Различие более чем в 100 лет между первой известной до тех пор майяской датой из Тикаля и датой на статуэтке из Тустлы казалось чем-то почти необъяснимым знатокам майяской культуры, которым было известно, что майя практически для каждого года своей истории оставили какой-либо датированный памятник. Зеленого «птичьего человека» запрятали в тихий, безлюдный зал Американского национального музея в Вашингтоне, и о нем постепенно забыли.
И точно так же исследователи американского прошлого забывали обо всей этой обширной территории тропического побережья Мексиканского залива. Забывали, хотя я толком даже не могу понять почему. Ведь еще в середине прошлого столетия здесь была сделана находка, столь же сенсационная и необычайная, как и статуэтка «птичьего человека». На краю сельвы, влажного тропического леса, неподалеку от деревушки Уэйапан, владелец местной асьенды обнаружил огромную каменную голову. Одну лишь голову без тела. Несколько лет спустя уэйапанскую голову увидел мексиканский музейный работник Хосе Мельгар, который опубликовал о ней сообщение в бюллетене Мексиканского географического и статистического общества.
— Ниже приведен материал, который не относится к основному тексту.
--- src/rtl/chd_pkg.sv ---
package chd_pkg;

    typedef enum logic [2:0] {
        ST_IDLE,
        ST_DISPATCH,
        ST_FILL,
        ST_MOVE,
        ST_TAIL,
        ST_FETCH,
        ST_FINISH
    } chd_state_t;

    typedef enum logic [3:0] {
        OP_PUT,
        OP_WIPE,
        OP_BLANKFILL,
        OP_ROT_L,
        OP_ROT_R,
        OP_SHF_L,
        OP_SHF_R,
        OP_CUR_UP,
        OP_CUR_DN,
        OP_READ,
        OP_LEN,
        OP_STAT,
        OP_WHERE,
        OP_SEEK,
        OP_SETSTAT,
        OP_NOP
    } chd_op_t;

    function automatic chd_op_t chd_classify(input logic [7:0] op);
        chd_op_t c;
        c = OP_NOP;
        if (op[7:6] == 2'b00) begin
            c = OP_PUT;
        end else if (op[7:5] == 3'b100) begin
            c = OP_SEEK;
        end else if (op[7:5] == 3'b110) begin
            c = OP_SETSTAT;
        end else if (op[7:4] == 4'b1110) begin
            unique case (op[3:0])
                4'h0:    c = OP_WIPE;
                4'h1:    c = OP_BLANKFILL;
                4'h2:    c = OP_ROT_L;
                4'h3:    c = OP_ROT_R;
                4'h4:    c = OP_SHF_L;
                4'h5:    c = OP_SHF_R;
                4'h6:    c = OP_CUR_UP;
                4'h7:    c = OP_CUR_DN;
                4'hA:    c = OP_READ;
                4'hB:    c = OP_LEN;
                4'hD:    c = OP_STAT;
                4'hF:    c = OP_WHERE;
                default: c = OP_NOP;
            endcase
        end
        return c;
    endfunction

endpackage

--- src/rtl/chd_decode.sv ---
module chd_decode
    import chd_pkg::*;
(
    input  logic [7:0] op,
    output chd_op_t    cls
);
    always_comb begin
        cls = chd_classify(op);
    end
endmodule

--- src/rtl/chd_cursor.sv ---
module chd_cursor #(
    parameter int DEPTH = 32,
    localparam int AW = $clog2(DEPTH)
) (
    input  logic          clk,
    input  logic          rst_n,
    input  logic          load,
    input  logic [AW-1:0] load_val,
    input  logic          step,
    input  logic          up,
    output logic [AW-1:0] cur
);
    localparam logic [AW-1:0] TOP = AW'(DEPTH - 1);

    always_ff @(posedge clk or negedge rst_n) begin
        if (!rst_n) begin
            cur <= '0;
        end else if (load) begin
            cur <= load_val;
        end else if (step) begin
            if (up) begin
                cur <= (cur == TOP) ? '0 : cur + AW'(1);
            end else begin
                cur <= (cur == '0) ? TOP : cur - AW'(1);
            end
        end
    end
endmodule

--- src/rtl/chd_charmem.sv ---
module chd_charmem #(
    parameter int DEPTH  = 32,
    parameter int CODE_W = 6,
    localparam int AW = $clog2(DEPTH)
) (
    input  logic              clk,
    input  logic              rst_n,
    input  logic              we,
    input  logic [AW-1:0]     waddr,
    input  logic [CODE_W-1:0] wdata,
    input  logic [AW-1:0]     raddr_a,
    output logic [CODE_W-1:0] rdata_a,
    input  logic [AW-1:0]     raddr_b,
    output logic [CODE_W-1:0] rdata_b
);
    logic [CODE_W-1:0] words [DEPTH];

    always_ff @(posedge clk or negedge rst_n) begin
        if (!rst_n) begin
            for (int i = 0; i < DEPTH; i++) begin
                words[i] <= '0;
            end
        end else if (we) begin
            words[waddr] <= wdata;
        end
    end

    always_comb begin
        rdata_a = words[raddr_a];
        rdata_b = words[raddr_b];
    end
endmodule

--- src/rtl/chd_cmd_engine.sv ---
module chd_cmd_engine
    import chd_pkg::*;
#(
    parameter int              DEPTH      = 32,
    parameter int              CODE_W     = 6,
    parameter logic [CODE_W-1:0] BLANK_CODE = 6'h20
) (
    input  logic       clk,
    input  logic       rst_n,
    input  logic       cmd_valid,
    input  logic [7:0] cmd_byte,
    output logic       busy,
    output logic       done,
    output logic [7:0] result
);
    localparam int AW = $clog2(DEPTH);
    localparam logic [AW-1:0] LAST_IDX = AW'(DEPTH - 1);
    localparam logic [AW-1:0] PENULT   = AW'(DEPTH - 2);
    localparam int ST_W = 5;

    chd_state_t state_q, state_d;
    logic [7:0]        op_q;
    chd_op_t           cls;
    logic [AW-1:0]     idx_q;
    logic [CODE_W-1:0] tmp_q;
    logic [ST_W-1:0]   status_q;
    logic [7:0]        result_q;

    logic              mem_we;
    logic [AW-1:0]     mem_waddr;
    logic [CODE_W-1:0] mem_wdata;
    logic [AW-1:0]     rd_b_addr;
    logic [CODE_W-1:0] rd_a_data, rd_b_data;
    logic              cur_load, cur_step, cur_up;
    logic [AW-1:0]     cur_q;
    logic              go_left, is_rot;

    chd_decode u_dec (.op(op_q), .cls(cls));

    chd_cursor #(.DEPTH(DEPTH)) u_cur (
        .clk(clk), .rst_n(rst_n),
        .load(cur_load), .load_val(op_q[AW-1:0]),
        .step(cur_step), .up(cur_up),
        .cur(cur_q)
    );

    chd_charmem #(.DEPTH(DEPTH), .CODE_W(CODE_W)) u_mem (
        .clk(clk), .rst_n(rst_n),
        .we(mem_we), .waddr(mem_waddr), .wdata(mem_wdata),
        .raddr_a(cur_q), .rdata_a(rd_a_data),
        .raddr_b(rd_b_addr), .rdata_b(rd_b_data)
    );

    assign go_left = (cls == OP_ROT_L) || (cls == OP_SHF_L);
    assign is_rot  = (cls == OP_ROT_L) || (cls == OP_ROT_R);

    // State register
    always_ff @(posedge clk or negedge rst_n) begin
        if (!rst_n) begin
            state_q <= ST_IDLE;
        end else begin
            state_q <= state_d;
        end
    end

    // Next state and per-state control outputs
    always_comb begin
        state_d   = state_q;
        mem_we    = 1'b0;
        mem_waddr = idx_q;
        mem_wdata = '0;
        rd_b_addr = idx_q;
        cur_load  = 1'b0;
        cur_step  = 1'b0;
        cur_up    = status_q[0];
        unique case (state_q)
            ST_IDLE: begin
                if (cmd_valid) state_d = ST_DISPATCH;
            end
            ST_DISPATCH: begin
                unique case (cls)
                    OP_PUT: begin
                        mem_we    = 1'b1;
                        mem_waddr = cur_q;
                        mem_wdata = op_q[CODE_W-1:0];
                        cur_step  = status_q[1];
                        state_d   = ST_FINISH;
                    end
                    OP_WIPE, OP_BLANKFILL: state_d = ST_FILL;
                    OP_ROT_L, OP_SHF_L: begin
                        rd_b_addr = '0;
                        state_d   = ST_MOVE;
                    end
                    OP_ROT_R, OP_SHF_R: begin
                        rd_b_addr = LAST_IDX;
                        state_d   = ST_MOVE;
                    end
                    OP_CUR_UP: begin
                        cur_step = 1'b1;
                        cur_up   = 1'b1;
                        state_d  = ST_FETCH;
                    end
                    OP_CUR_DN: begin
                        cur_step = 1'b1;
                        cur_up   = 1'b0;
                        state_d  = ST_FETCH;
                    end
                    OP_READ: begin
                        cur_step = status_q[1];
                        state_d  = ST_FETCH;
                    end
                    OP_SEEK: begin
                        cur_load = 1'b1;
                        state_d  = ST_FETCH;
                    end
                    default: state_d = ST_FINISH;
                endcase
            end
            ST_FILL: begin
                mem_we    = 1'b1;
                mem_wdata = (cls == OP_WIPE) ? '0 : BLANK_CODE;
                if (idx_q == LAST_IDX) state_d = ST_FINISH;
            end
            ST_MOVE: begin
                mem_we    = 1'b1;
                rd_b_addr = go_left ? idx_q + AW'(1) : idx_q - AW'(1);
                mem_wdata = rd_b_data;
                if ((go_left && idx_q == PENULT) || (!go_left && idx_q == AW'(1)))
                    state_d = ST_TAIL;
            end
            ST_TAIL: begin
                mem_we    = 1'b1;
                mem_waddr = go_left ? LAST_IDX : '0;
                mem_wdata = is_rot ? tmp_q : BLANK_CODE;
                state_d   = ST_FINISH;
            end
            ST_FETCH:  state_d = ST_FINISH;
            ST_FINISH: state_d = ST_IDLE;
            default:   state_d = ST_IDLE;
        endcase
    end

    // Datapath registers
    always_ff @(posedge clk or negedge rst_n) begin
        if (!rst_n) begin
            op_q     <= '0;
            idx_q    <= '0;
            tmp_q    <= '0;
            status_q <= '0;
            result_q <= '0;
        end else begin
            unique case (state_q)
                ST_IDLE: begin
                    if (cmd_valid) op_q <= cmd_byte;
                end
                ST_DISPATCH: begin
                    idx_q <= (cls == OP_ROT_R || cls == OP_SHF_R) ? LAST_IDX : '0;
                    tmp_q <= rd_b_data;
                    unique case (cls)
                        OP_SETSTAT: status_q <= op_q[ST_W-1:0];
                        OP_LEN:     result_q <= 8'(LAST_IDX);
                        OP_STAT:    result_q <= 8'(status_q);
                        OP_WHERE:   result_q <= 8'(cur_q);
                        default:    ;
                    endcase
                end
                ST_FILL:  idx_q <= idx_q + AW'(1);
                ST_MOVE:  idx_q <= go_left ? idx_q + AW'(1) : idx_q - AW'(1);
                ST_FETCH: result_q <= 8'(rd_a_data);
                default:  ;
            endcase
        end
    end

    assign busy   = (state_q != ST_IDLE);
    assign done   = (state_q == ST_FINISH);
    assign result = result_q;

endmodule

--- config.mk ---
export PLATFORM = sky130hd
export DESIGN_NAME = chd_cmd_engine
export DESIGN_NICKNAME = d
export VERILOG_FILES = /design/src/rtl/chd_pkg.sv /design/src/rtl/chd_decode.sv /design/src/rtl/chd_cursor.sv /design/src/rtl/chd_charmem.sv /design/src/rtl/chd_cmd_engine.sv
export SDC_FILE = /design/constraint.sdc
export NUM_CORES = 1
export LEC_CHECK = 0
export BUFFER_PORTS_ARGS = -buffer_cell sky130_fd_sc_hd__buf_4
export CORE_MARGIN = 1.5
export CORE_UTILIZATION = 55
export CTS_CLUSTER_SIZE = 25
export DETAILED_ROUTE_END_ITERATION = 8
export GPL_TIMING_DRIVEN = 0
export HOLD_SLACK_MARGIN = 0.02
export PLACE_DENSITY = 0.82
export SLEW_MARGIN = 20
export SYNTH_ARGS = -nofsm -noshare
export SYNTH_HDL_FRONTEND = slang
export SYNTH_SLANG_ARGS = --single-unit
--- constraint.sdc ---
create_clock -name clk -period 3.8 [get_ports clk]
set_clock_uncertainty 0.05 [all_clocks]
set_input_delay 0.19 -clock clk [delete_from_list [all_inputs] [get_ports clk]]
set_output_delay 0.19 -clock clk [all_outputs]
set_load 0.02 [all_outputs]
==> impl_metrics.env <==
export IMPL_grt_max_degree=100
export IMPL_dp_cells=1790
export IMPL_outcome="finished with violations"
export IMPL_synth_top_cells_by_area="dfrtp_1, mux2i_1, mux4_2, a31oi_1, nor2_1"
export IMPL_first_iter_violations=2925
export IMPL_path_class="flip-flop to flip-flop"
export IMPL_area_delta_synth_final_pct=31.5
export IMPL_final_cell_mix="dfrtp_1, nor2_1, nand2_1, mux2i_1, a31oi_1"
export IMPL_n_fill_cell=1438
export IMPL_fp_dieW_microns=165
export IMPL_seqCellArea_sq_um=5760
export IMPL_avgRoutedWirePerCell_microns=31.6
export IMPL_layout_drive_gt1_share_pct=34.5
export IMPL_ios=21
export IMPL_setup_viol=202
export IMPL_drc=0
export IMPL_syn_area_sq_um=14500
export IMPL_post_route_period_util_pct=117
export IMPL_ys_ff_latch=230
export IMPL_slew_headroom_pct=13.6
export IMPL_ctsHtreeMaxLevel=1
export IMPL_drv_cap=0
export IMPL_numClockSinks=230
export IMPL_grt_usage_pct=37.3
export IMPL_setup_tns_ps=-73020
export IMPL_rr_startpoint="op_q[0]$_DFFE_PN0P_"
export IMPL_ant_nets=0
export IMPL_grt_antenna_before_repair=4
export IMPL_tightestPinTransition_ps=1300
export IMPL_grt_pass1_vias=12973
export IMPL_dp_hpwl_microns=32100
export IMPL_reg2reg_to="u_mem.words[20]$_DFFE_PN0P_"
export IMPL_worst_endpoint_arrival_ps=4740
export IMPL_fin_nets=1599
export IMPL_path_max_fanout=7
export IMPL_grt_overflow_total=0
export IMPL_clk_pin_slew_ps=60
export IMPL_via_count=15009
export IMPL_clockBufferDepth=3
export IMPL_crit_start="op_q[0]$_DFFE_PN0P_"
export IMPL_crit_end="u_mem.words[20]$_DFFE_PN0P_"
export IMPL_period_needed_ps=4430
export IMPL_cp_required_ps=4100
export IMPL_yosysTopAreaCell="dfrtp_1"
export IMPL_dieArea_sq_um=27300
export IMPL_core_area_sq_um=25900
export IMPL_start_util_pct=55.8
export IMPL_violations="setup timing"
export IMPL_numCtsBuffers=26
export IMPL_yosysWarnings=0
export IMPL_layout_setup_ws_ps=-634
export IMPL_final_cell_count_no_fill=1928
export IMPL_rsz0062_at_grt="true"
export IMPL_clk_latency_ps=560
export IMPL_hold_viol_final=0
export IMPL_r2r_cells=16
export IMPL_grt_pass1_wl_microns=76300
export IMPL_synth_distinct_cells=83
export IMPL_cts_tree="built"
export IMPL_rrSetupSlack_ps=-630
export IMPL_ys_flop_type="dfrtp_1"
export IMPL_synth_edf_count=0
export IMPL_clockRootBuffer="clkbuf_16"
export IMPL_async_flop_share_pct=100
export IMPL_port_buffers=18
export IMPL_avgSynthCellArea_sq_um=10.1
export IMPL_hold_path_class="input port to flip-flop"
export IMPL_multi_input_comb_area_sq_um=9700
export IMPL_drtPass1Iterations=9
export IMPL_final_common_cell="dfrtp_1"
export IMPL_whs_ps=67.9
export IMPL_drt_total_wl_microns=60900
export IMPL_ys_seq_area_share_pct=39.8
export IMPL_via_per_inst=7.78
export IMPL_die_h_microns=165
export IMPL_gp_congestion=1.02
export IMPL_crit_path_start_kind="flip-flop"
export IMPL_yosysTopAreaCellShare_pct=39.8
export IMPL_synthCells=1432
export IMPL_placementRows=59
export IMPL_drv_slew=0
export IMPL_cp_end_kind="flip-flop"
export IMPL_fmax_ghz=0.226
-- per-stage QoR --
step	cell area (sq um)	setup slack (ps)	utilization, %
global placement	15000	-1140	58.0
CTS	17400	-67.4	67.0
finish	19000	-634	73.4
floorplan	14500	59.8	-
global route	19000	-751	73.4
detailed placement	15100	-1130	58.3
-- cells by family (layout without fill, tap and decap cells) --
group,Yosys count,in the layout,share of synthesized area [%]
fa+ha+maj,12,12,1.04
other cells,1,3,0.0259
xor+xnor,8,8,0.484
compound gates,378,378,19.4
simple gates,453,453,13.7
buf+inv,129,288,4.89
flops,230,230,39.8
mux,221,221,20.7
-- critical path, cell delays in order (launching register included) --
cell,delay (ps)
dfrtp_2,480
ha_4,200
buf_4,130
nor2b_2,340
a2111oi_4,80
o21a_2,270
o21ai_4,350
buf_8,200
buf_6,130
mux2i_1,200
nor2_1,100
a2111oi_4,600
a2111oi_4,150
o31ai_4,330
buf_6,240
clkbuf_16,180
a31oi_1,150
-- synthesized netlist by cell type (7+ instances only) --
master	count
nor2_1	211
nand3_1	11
a22oi_1	12
a2111oi_2	8
and3_1	12
nand2b_1	10
mux4_2	60
a21oi_1	43
mux2i_1	142
nor3_1	19
buf_4	15
inv_1	21
or3_1	7
buf_1	7
mux2_2	18
ha_1	12
nand2_1	148
o211ai_1	7
o31ai_1	31
o21ai_0	40
a31oi_1	130
buf_6	20
clkbuf_1	52
o31ai_2	30
dfrtp_1	230
o22ai_1	23
buf_2	13
-- what timing repair did --
item                                    CTS  global route
hold buffers                              9             0
resized for setup                       206           202
cloned                                    3            13
pin swaps                                29            18
hold endpoints to repair                124             0
buffers inserted                         56            21
endpoints found under the setup margin  202           204
-- final cells by class --
class	count	area share, %
repair buffers	123	7.29
plain buffers	99	4.53
clock inverters	6	0.303
multi-input cells	1074	51.0
flip-flops and latches	230	30.3
clock buffers	38	3.88
diodes	1	0.0132
inverters	22	0.448
well taps	335	2.20
-- layer usage --
| layer | GRT usage [%] | vias up | share of wire, % |
|---|---|---|---|
| li1 | - | 5677 | - |
| met1 | 47.6 | 7082 | 32 |
| met2 | 55.2 | 1653 | 42 |
| met3 | 11.8 | 595 | 16 |
| met4 | 23.2 | 2 | 9.8 |
| met5 | 0 | - | 0.021 |
-- flip-flops by register name, summed over array words and instances (netlist names) --
signal / cells
idx_q: 5
op_q: 8
result: 6
state_q: 3
status_q: 5
tmp_q: 6
u_cur.cur: 5
u_mem.words: 192
-- worst min path at each step --
| stage | start | end | slack [ps] | cells past startpoint |
|---|---|---|---|---|
| after global placement | cmd_byte[1] | op_q[1]$_DFFE_PN0P_ | 350 | 3 |
| after global routing | cmd_valid | op_q[2]$_DFFE_PN0P_ | 120 | 4 |
| after floorplan | rst_n | idx_q[0]$_DFFE_PN0P_ | -160 | 0 |
| after detailed placement | rst_n | u_mem.words[70]$_DFFE_PN0P_ | 100 | 1 |
| after CTS | cmd_valid | op_q[2]$_DFFE_PN0P_ | 80 | 4 |
| final | cmd_valid | op_q[2]$_DFFE_PN0P_ | 70 | 4 |
Power is left out: the tool's default activity adds up to more than one toggle a clock period on the data nets, which glitch-free logic cannot reach.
Каменная голова заинтересовала Мельгара в первую очередь своими, как он считал, «чисто негритянскими чертами».
Позднее Мельгар выдвинул целую теорию об африканском происхождении доколумбовых обитателей этой части Америки. А поскольку современные исследователи истории индейцев придерживаются взглядов, что коренные обитатели Америки сами могли создать свои великолепные произведения, они, как правило, - и вполне справедливо - не принимают всерьез все эти теории, в которых Прародину высоких американских культур ищут в других частях света. Вероятно, еще и по этой причине случилось так, что мельгаровская «негритянская» голова из Уэйапана, подобно статуэтке «птичьего человека» из Сан-Андрес-Тустлы, постепенно была предана забвению.
Только в двадцатом столетии ее вновь увидели ученые-американисты - супруги Зелер из Берлина. Они сфотографировали ее, но даже они к ней не проявили более глубокого интереса. Таким образом, сообщение Мельгара почти 100 лет ожидало исследователя, который бы им по-настоящему заинтересовался. Человека, забившего собственную голову каменной головой из Уэйапана, звали Мэтью Стерлинг. Почти все из наследия этой удивительной великолепной культуры, что мне удалось увидеть в южном Веракрусе и в северном Табаско, открыл миру этот необыкновенный человек. Человек, о котором все местные метисы и индейцы вспоминают с небывалым почтением. Благодаря этому почтению даже английское имя вашингтонского ученого превратилось в испанское - «дон Матео».